Required action: Reproduce the entries shown below only from the line with "localparam logic [7:0] IOX_REG_PEN0" down to the line with "localparam logic [15:0] IOX_RST_PSEL", keeping both end lines and copying each one exactly.

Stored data
◇ ◇ ◇ ◇
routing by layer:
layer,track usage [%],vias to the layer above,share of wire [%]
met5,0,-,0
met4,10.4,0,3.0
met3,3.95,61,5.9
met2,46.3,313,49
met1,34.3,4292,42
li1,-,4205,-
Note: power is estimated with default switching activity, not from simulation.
===== src/iox_pkg.sv =====
// package for the sixteen-bit serial port expander
package iox_pkg;
  localparam logic [6:0] IOX_ADDR_BASE = 7'h74; // upper address bits
  localparam logic [7:0] IOX_REG_IN0 = 8'h00;
  localparam logic [7:0] IOX_REG_IN1 = 8'h01;
  localparam logic [7:0] IOX_REG_OUT0 = 8'h02;
  localparam logic [7:0] IOX_REG_OUT1 = 8'h03;
  localparam logic [7:0] IOX_REG_POL0 = 8'h04;
  localparam logic [7:0] IOX_REG_POL1 = 8'h05;
  localparam logic [7:0] IOX_REG_CFG0 = 8'h06;
  localparam logic [7:0] IOX_REG_CFG1 = 8'h07;
  localparam logic [7:0] IOX_REG_DRV0 = 8'h40; // 40h..43h drive
  localparam logic [7:0] IOX_REG_LAT0 = 8'h44;
  localparam logic [7:0] IOX_REG_LAT1 = 8'h45;
  localparam logic [7:0] IOX_REG_PEN0 = 8'h46;
  localparam logic [7:0] IOX_REG_PEN1 = 8'h47;
  localparam logic [7:0] IOX_REG_PSEL0 = 8'h48;
  localparam logic [7:0] IOX_REG_PSEL1 = 8'h49;
  localparam logic [7:0] IOX_REG_MSK0 = 8'h4a;
  localparam logic [7:0] IOX_REG_MSK1 = 8'h4b;
  localparam logic [7:0] IOX_REG_IST0 = 8'h4c;
  localparam logic [7:0] IOX_REG_IST1 = 8'h4d;
  localparam logic [7:0] IOX_REG_OCFG = 8'h4f;
  localparam logic [15:0] IOX_RST_OUT = 16'hffff;
  localparam logic [15:0] IOX_RST_POL = 16'h0000;
  localparam logic [15:0] IOX_RST_CFG = 16'hffff;
  localparam logic [31:0] IOX_RST_DRV = 32'hffffffff;
  localparam logic [15:0] IOX_RST_LAT = 16'h0000;
  localparam logic [15:0] IOX_RST_PEN = 16'h0000;
  localparam logic [15:0] IOX_RST_PSEL = 16'hffff;
  localparam logic [15:0] IOX_RST_MSK = 16'hffff;
  localparam logic [1:0] IOX_RST_OCFG = 2'h0;
  localparam int IOX_CLK_HZ = 25000000;
  localparam int IOX_SCL_MAX_HZ = 400000;
  // fewest system cycles per link clock period at top rate
  localparam int IOX_SCL_CYC = IOX_CLK_HZ / IOX_SCL_MAX_HZ;
  // per-pin and per-bank analogue controls handed to the pad ring
  typedef struct packed {
    logic [31:0] drive;   // two bits per pin
    logic [15:0] pull_en;
    logic [15:0] pull_up;
    logic [1:0] open_drain; // one per bank
  } iox_pad_s;
  typedef enum logic [4:0] {
    IOX_IDLE = 5'h01,
    IOX_ADDR = 5'h02,
    IOX_WDAT = 5'h04,
    IOX_RDAT = 5'h08,
    IOX_ACK = 5'h10
  } iox_state_e;
endpackage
◇ ◇ ◇ ◇
Your solution:
  localparam logic [7:0] IOX_REG_PEN0 = 8'h46;
  localparam logic [7:0] IOX_REG_PEN1 = 8'h47;
  localparam logic [7:0] IOX_REG_PSEL0 = 8'h48;
  localparam logic [7:0] IOX_REG_PSEL1 = 8'h49;
  localparam logic [7:0] IOX_REG_MSK0 = 8'h4a;
  localparam logic [7:0] IOX_REG_MSK1 = 8'h4b;
  localparam logic [7:0] IOX_REG_IST0 = 8'h4c;
  localparam logic [7:0] IOX_REG_IST1 = 8'h4d;
  localparam logic [7:0] IOX_REG_OCFG = 8'h4f;
  localparam logic [15:0] IOX_RST_OUT = 16'hffff;
  localparam logic [15:0] IOX_RST_POL = 16'h0000;
  localparam logic [15:0] IOX_RST_CFG = 16'hffff;
  localparam logic [31:0] IOX_RST_DRV = 32'hffffffff;
  localparam logic [15:0] IOX_RST_LAT = 16'h0000;
  localparam logic [15:0] IOX_RST_PEN = 16'h0000;
  localparam logic [15:0] IOX_RST_PSEL = 16'hffff;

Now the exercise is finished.